A controversial policy proposal in Illinois that would have banned medicinal marijuana users from owning a firearm was scrapped Friday after advocates for Second Amendment rights and marijuana proponents urged lawmakers against the proposal, Fox News reported.

Opposition groups argued that the proposal, which came from the Illinois Department of Public Health, made it unfair for medical marijuana users as they would have had to choose between owning a gun or their medication.

A federal regulation prohibits the "shipping, transporting, receiving or possessing firearms or ammunition," while under a controlled substance and with the proposal now dropped, the state is in violation of the law.

ATF spokeswoman Dannette Seward told Fox that the U.S. government has no plans to change the designation of marijuana, which is classified on the same level as heroin.

"There are no exceptions in federal law for marijuana used for medicinal or recreational purposes," Seward said.

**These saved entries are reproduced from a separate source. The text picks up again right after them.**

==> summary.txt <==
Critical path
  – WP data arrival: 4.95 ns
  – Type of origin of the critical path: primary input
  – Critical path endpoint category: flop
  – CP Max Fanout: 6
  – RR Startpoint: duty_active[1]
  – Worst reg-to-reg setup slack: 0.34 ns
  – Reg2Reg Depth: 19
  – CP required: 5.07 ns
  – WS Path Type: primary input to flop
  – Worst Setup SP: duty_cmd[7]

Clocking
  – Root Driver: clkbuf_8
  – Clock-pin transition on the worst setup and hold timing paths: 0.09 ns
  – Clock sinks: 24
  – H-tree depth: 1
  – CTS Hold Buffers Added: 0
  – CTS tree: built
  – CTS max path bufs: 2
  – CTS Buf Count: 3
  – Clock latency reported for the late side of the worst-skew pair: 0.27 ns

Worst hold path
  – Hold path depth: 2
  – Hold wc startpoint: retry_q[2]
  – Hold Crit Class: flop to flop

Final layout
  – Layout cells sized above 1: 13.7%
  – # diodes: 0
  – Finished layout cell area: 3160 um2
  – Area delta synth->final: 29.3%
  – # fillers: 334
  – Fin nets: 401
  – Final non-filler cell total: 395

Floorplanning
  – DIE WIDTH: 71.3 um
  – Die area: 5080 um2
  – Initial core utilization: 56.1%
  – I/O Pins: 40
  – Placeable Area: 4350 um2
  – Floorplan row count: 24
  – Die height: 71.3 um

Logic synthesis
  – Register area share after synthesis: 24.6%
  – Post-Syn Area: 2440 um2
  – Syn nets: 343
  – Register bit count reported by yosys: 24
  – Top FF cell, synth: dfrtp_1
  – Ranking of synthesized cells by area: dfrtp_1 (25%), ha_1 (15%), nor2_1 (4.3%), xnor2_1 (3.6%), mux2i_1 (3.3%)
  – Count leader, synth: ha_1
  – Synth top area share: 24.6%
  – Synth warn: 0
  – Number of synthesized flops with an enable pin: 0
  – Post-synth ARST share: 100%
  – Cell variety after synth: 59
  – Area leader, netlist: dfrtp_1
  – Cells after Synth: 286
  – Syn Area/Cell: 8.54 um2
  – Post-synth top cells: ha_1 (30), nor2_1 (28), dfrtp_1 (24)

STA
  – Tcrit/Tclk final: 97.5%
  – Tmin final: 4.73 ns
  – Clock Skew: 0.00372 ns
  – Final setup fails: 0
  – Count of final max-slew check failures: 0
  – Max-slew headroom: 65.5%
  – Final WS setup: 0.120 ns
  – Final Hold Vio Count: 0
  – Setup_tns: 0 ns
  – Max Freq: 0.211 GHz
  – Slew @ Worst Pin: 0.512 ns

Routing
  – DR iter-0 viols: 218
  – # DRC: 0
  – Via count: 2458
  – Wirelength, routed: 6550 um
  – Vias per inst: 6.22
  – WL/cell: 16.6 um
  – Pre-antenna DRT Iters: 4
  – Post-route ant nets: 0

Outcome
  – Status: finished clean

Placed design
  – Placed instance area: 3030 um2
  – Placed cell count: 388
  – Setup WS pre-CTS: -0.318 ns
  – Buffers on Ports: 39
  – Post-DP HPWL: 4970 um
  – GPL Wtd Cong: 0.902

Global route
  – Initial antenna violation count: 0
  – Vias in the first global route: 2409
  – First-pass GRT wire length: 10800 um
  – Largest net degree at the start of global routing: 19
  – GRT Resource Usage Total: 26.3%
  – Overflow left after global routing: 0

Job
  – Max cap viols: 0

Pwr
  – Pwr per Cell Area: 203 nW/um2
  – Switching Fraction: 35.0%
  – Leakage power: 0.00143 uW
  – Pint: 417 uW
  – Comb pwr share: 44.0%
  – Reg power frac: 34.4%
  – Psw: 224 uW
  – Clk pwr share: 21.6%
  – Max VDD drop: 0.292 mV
[src/rtl/booth_seq_ctrl_pkg.sv]
// Shared definitions for the radix-2 Booth sequencing controller.
// Holds the state encodings, the Booth pair codes and the per-state control decode.
package booth_seq_ctrl_pkg;

  localparam int DEFAULT_N = 4;

  localparam logic [2:0] ST_IDLE  = 3'd0;
  localparam logic [2:0] ST_LOAD  = 3'd1;
  localparam logic [2:0] ST_EVAL  = 3'd2;
  localparam logic [2:0] ST_SHIFT = 3'd3;
  localparam logic [2:0] ST_DONE  = 3'd4;

  // Pair is {Q_LSQ_0, Q_LSQ_1}: a 1->0 transition means subtract, 0->1 means add.
  localparam logic [1:0] BP_SUB = 2'b10;
  localparam logic [1:0] BP_ADD = 2'b01;

  typedef struct packed {
    logic load_a;
    logic load_b;
    logic load_add;
    logic add_sub;
    logic shift;
    logic busy;
    logic done;
  } ctrl_t;

  function automatic ctrl_t decode_ctrl(input logic [2:0] st, input logic [1:0] pair);
    ctrl_t c;
    c = '0;
    case (st)
      ST_LOAD: begin
        c.load_a = 1'b1;
        c.load_b = 1'b1;
        c.busy   = 1'b1;
      end
      ST_EVAL: begin
        c.busy = 1'b1;
        if (pair == BP_SUB) begin
          c.load_add = 1'b1;
          c.add_sub  = 1'b1;
        end else if (pair == BP_ADD) begin
          c.load_add = 1'b1;
        end
      end
      ST_SHIFT: begin
        c.shift = 1'b1;
        c.busy  = 1'b1;
      end
      ST_DONE: begin
        c.done = 1'b1;
        c.busy = 1'b1;
      end
      // Illegal encodings drive nothing for the single cycle before recovery.
      default: c = '0;
    endcase
    return c;
  endfunction

endpackage
--- config.mk ---
export PLATFORM = sky130hd
export DESIGN_NAME = fifo_word_packer
export DESIGN_NICKNAME = d
export VERILOG_FILES = /design/src/rtl/packer_pkg.sv /design/src/rtl/packer_out_reg.sv /design/src/rtl/fifo_word_packer.sv
export SDC_FILE = /design/constraint.sdc
export NUM_CORES = 1
export LEC_CHECK = 0
export CORE_MARGIN = 8
export CORE_UTILIZATION = 50
export DETAILED_ROUTE_END_ITERATION = 16
export PLACE_DENSITY_LB_ADDON = 0.08
export REMOVE_ABC_BUFFERS = 1
export SLEW_MARGIN = 30
export SYNTH_ARGS = -nofsm -noshare
export SYNTH_HDL_FRONTEND = slang
export SYNTH_SLANG_ARGS = --single-unit
--- constraint.sdc ---
create_clock -name clk -period 2.45 [get_ports clk]
set_input_delay 0.6125 -clock clk [delete_from_list [all_inputs] [get_ports clk]]
set_output_delay 0.6125 -clock clk [all_outputs]
set_load 0.03 [all_outputs]
### src/rtl/nic_rx_credit_receiver.sv
// rtl/nic_rx_credit_receiver.sv - credit-based packet receive buffer (optional NIC_RX_OVERFLOW_CHECK_EN)
module nic_rx_credit_receiver #(
   parameter int FLIT_WIDTH   = 32,
   parameter int PACKET_FLITS = 5,
   parameter int PACKET_SLOTS = 2
) (
   input  logic                  clk,
   input  logic                  reset,
   input  logic                  flit_valid_din,
   input  logic [FLIT_WIDTH-1:0] flit_din,
   input  logic                  flit_pop_din,
   output logic                  packet_available_dout,
   output logic [FLIT_WIDTH-1:0] flit_dout,
   output logic                  last_flit_dout,
   output logic                  credit_out_dout,
   output logic                  overflow_error_dout
);

   localparam int DEPTH  = PACKET_SLOTS * PACKET_FLITS;
   localparam int PTR_W  = (DEPTH > 1) ? $clog2(DEPTH) : 1;
   localparam int CNT_W  = $clog2(DEPTH + 1);
   localparam int PKT_W  = $clog2(PACKET_SLOTS + 1);
   localparam int FCNT_W = $clog2(PACKET_FLITS + 1);

   typedef enum logic {HEADER, BODY} wr_state_t;

   logic [FLIT_WIDTH-1:0] r_mem [DEPTH];
   wr_state_t             r_state;
   wr_state_t             w_state_nxt;
   logic [FCNT_W-1:0]     r_wcnt;
   logic [FCNT_W-1:0]     w_wcnt_nxt;
   logic [FCNT_W-1:0]     r_rcnt;
   logic [PTR_W-1:0]      r_wptr;
   logic [PTR_W-1:0]      r_rptr;
   logic [CNT_W-1:0]      r_count;
   logic [PKT_W-1:0]      r_pkt;
   logic                  r_credit;
   logic                  w_avail;
   logic                  w_last;
   logic                  w_pop;
   logic                  w_full;
   logic                  w_accept;
   logic                  w_wr_done;

   // A pop frees a slot in the same cycle, so a full buffer still accepts a flit alongside a pop.
   assign w_avail  = (r_pkt != '0);
   assign w_last   = w_avail && (r_rcnt == FCNT_W'(PACKET_FLITS - 1));
   assign w_pop    = flit_pop_din && w_avail;
   assign w_full   = (r_count == CNT_W'(DEPTH));
   assign w_accept = flit_valid_din && (!w_full || w_pop);

   assign flit_dout             = r_mem[r_rptr];
   assign packet_available_dout = w_avail && !reset;
   assign last_flit_dout        = w_last && !reset;
   assign credit_out_dout       = r_credit && !reset;

   // Write-side FSM state and flit counter register.
   always_ff @(posedge clk) begin
      if (reset) begin
         r_state <= HEADER;
         r_wcnt  <= '0;
      end else begin
         r_state <= w_state_nxt;
         r_wcnt  <= w_wcnt_nxt;
      end
   end

   // Write-side next state: header loads the counter, body counts down to packet completion.
   always_comb begin
      w_state_nxt = r_state;
      w_wcnt_nxt  = r_wcnt;
      w_wr_done   = 1'b0;
      if (w_accept) begin
         case (r_state)
            HEADER: begin
               if (PACKET_FLITS == 1) begin
                  w_wr_done = 1'b1;
               end else begin
                  w_wcnt_nxt  = FCNT_W'(PACKET_FLITS - 1);
                  w_state_nxt = BODY;
               end
            end
            BODY: begin
               w_wcnt_nxt = r_wcnt - FCNT_W'(1);
               if (r_wcnt == FCNT_W'(1)) begin
                  w_wr_done   = 1'b1;
                  w_state_nxt = HEADER;
               end
            end
            default: w_state_nxt = HEADER;
         endcase
      end
   end

   // Flit storage; contents survive reset on purpose.
   always_ff @(posedge clk) begin
      if (!reset && w_accept) begin
         r_mem[r_wptr] <= flit_din;
      end
   end

   // Pointers, occupancy, packet count, read position and the registered credit pulse.
   always_ff @(posedge clk) begin
      if (reset) begin
         r_wptr   <= '0;
         r_rptr   <= '0;
         r_count  <= '0;
         r_pkt    <= '0;
         r_rcnt   <= '0;
         r_credit <= 1'b0;
      end else begin
         if (w_accept) begin
            r_wptr <= (r_wptr == PTR_W'(DEPTH - 1)) ? '0 : r_wptr + PTR_W'(1);
         end
         if (w_pop) begin
            r_rptr <= (r_rptr == PTR_W'(DEPTH - 1)) ? '0 : r_rptr + PTR_W'(1);
            r_rcnt <= w_last ? '0 : r_rcnt + FCNT_W'(1);
         end
         case ({w_accept, w_pop})
            2'b10:   r_count <= r_count + CNT_W'(1);
            2'b01:   r_count <= r_count - CNT_W'(1);
            default: r_count <= r_count;
         endcase
         case ({w_wr_done, w_pop && w_last})
            2'b10:   r_pkt <= r_pkt + PKT_W'(1);
            2'b01:   r_pkt <= r_pkt - PKT_W'(1);
            default: r_pkt <= r_pkt;
         endcase
         r_credit <= w_pop && w_last;
      end
   end

`ifdef NIC_RX_OVERFLOW_CHECK_EN
   logic r_ovf;
   logic w_drop;

   assign w_drop              = flit_valid_din && !w_accept;
   assign overflow_error_dout = r_ovf && !reset;

   // Sticky flag set the cycle after any dropped flit, cleared only by reset.
   always_ff @(posedge clk) begin
      if (reset) begin
         r_ovf <= 1'b0;
      end else if (w_drop) begin
         r_ovf <= 1'b1;
      end
   end
`else
   assign overflow_error_dout = 1'b0;
`endif

endmodule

After firearms dealers began coming across potential buyers who would provide their medical marijuana cards as identification, many of them wrote to ATF asking what steps and measures they should take.

The U.S. Department of Justice, Bureau of Alcohol, Tobacco, Firearms and Explosives issued a memo on Sept. 21, 2011, which stated that a person who legally owns a firearm while using marijuana -- recreational or medicinal -- is violating federal law. Following the memo, many gun dealers in Nevada and Washington began denying licenses to prospective buyers that had medical marijuana cards.

According to Fox, Illinois is known as being the strictest state on its medical marijuana program in the nation. Illinois citizens purchasing a handgun in the state are asked if they are an "unlawful user of, or addicted to, marijuana or any depressant, stimulant, narcotic drug, or any other controlled substance" on a federal form.

The state has yet to launch its medical marijuana program amid continuing discussions on the establishment of state laws toward medicinal users.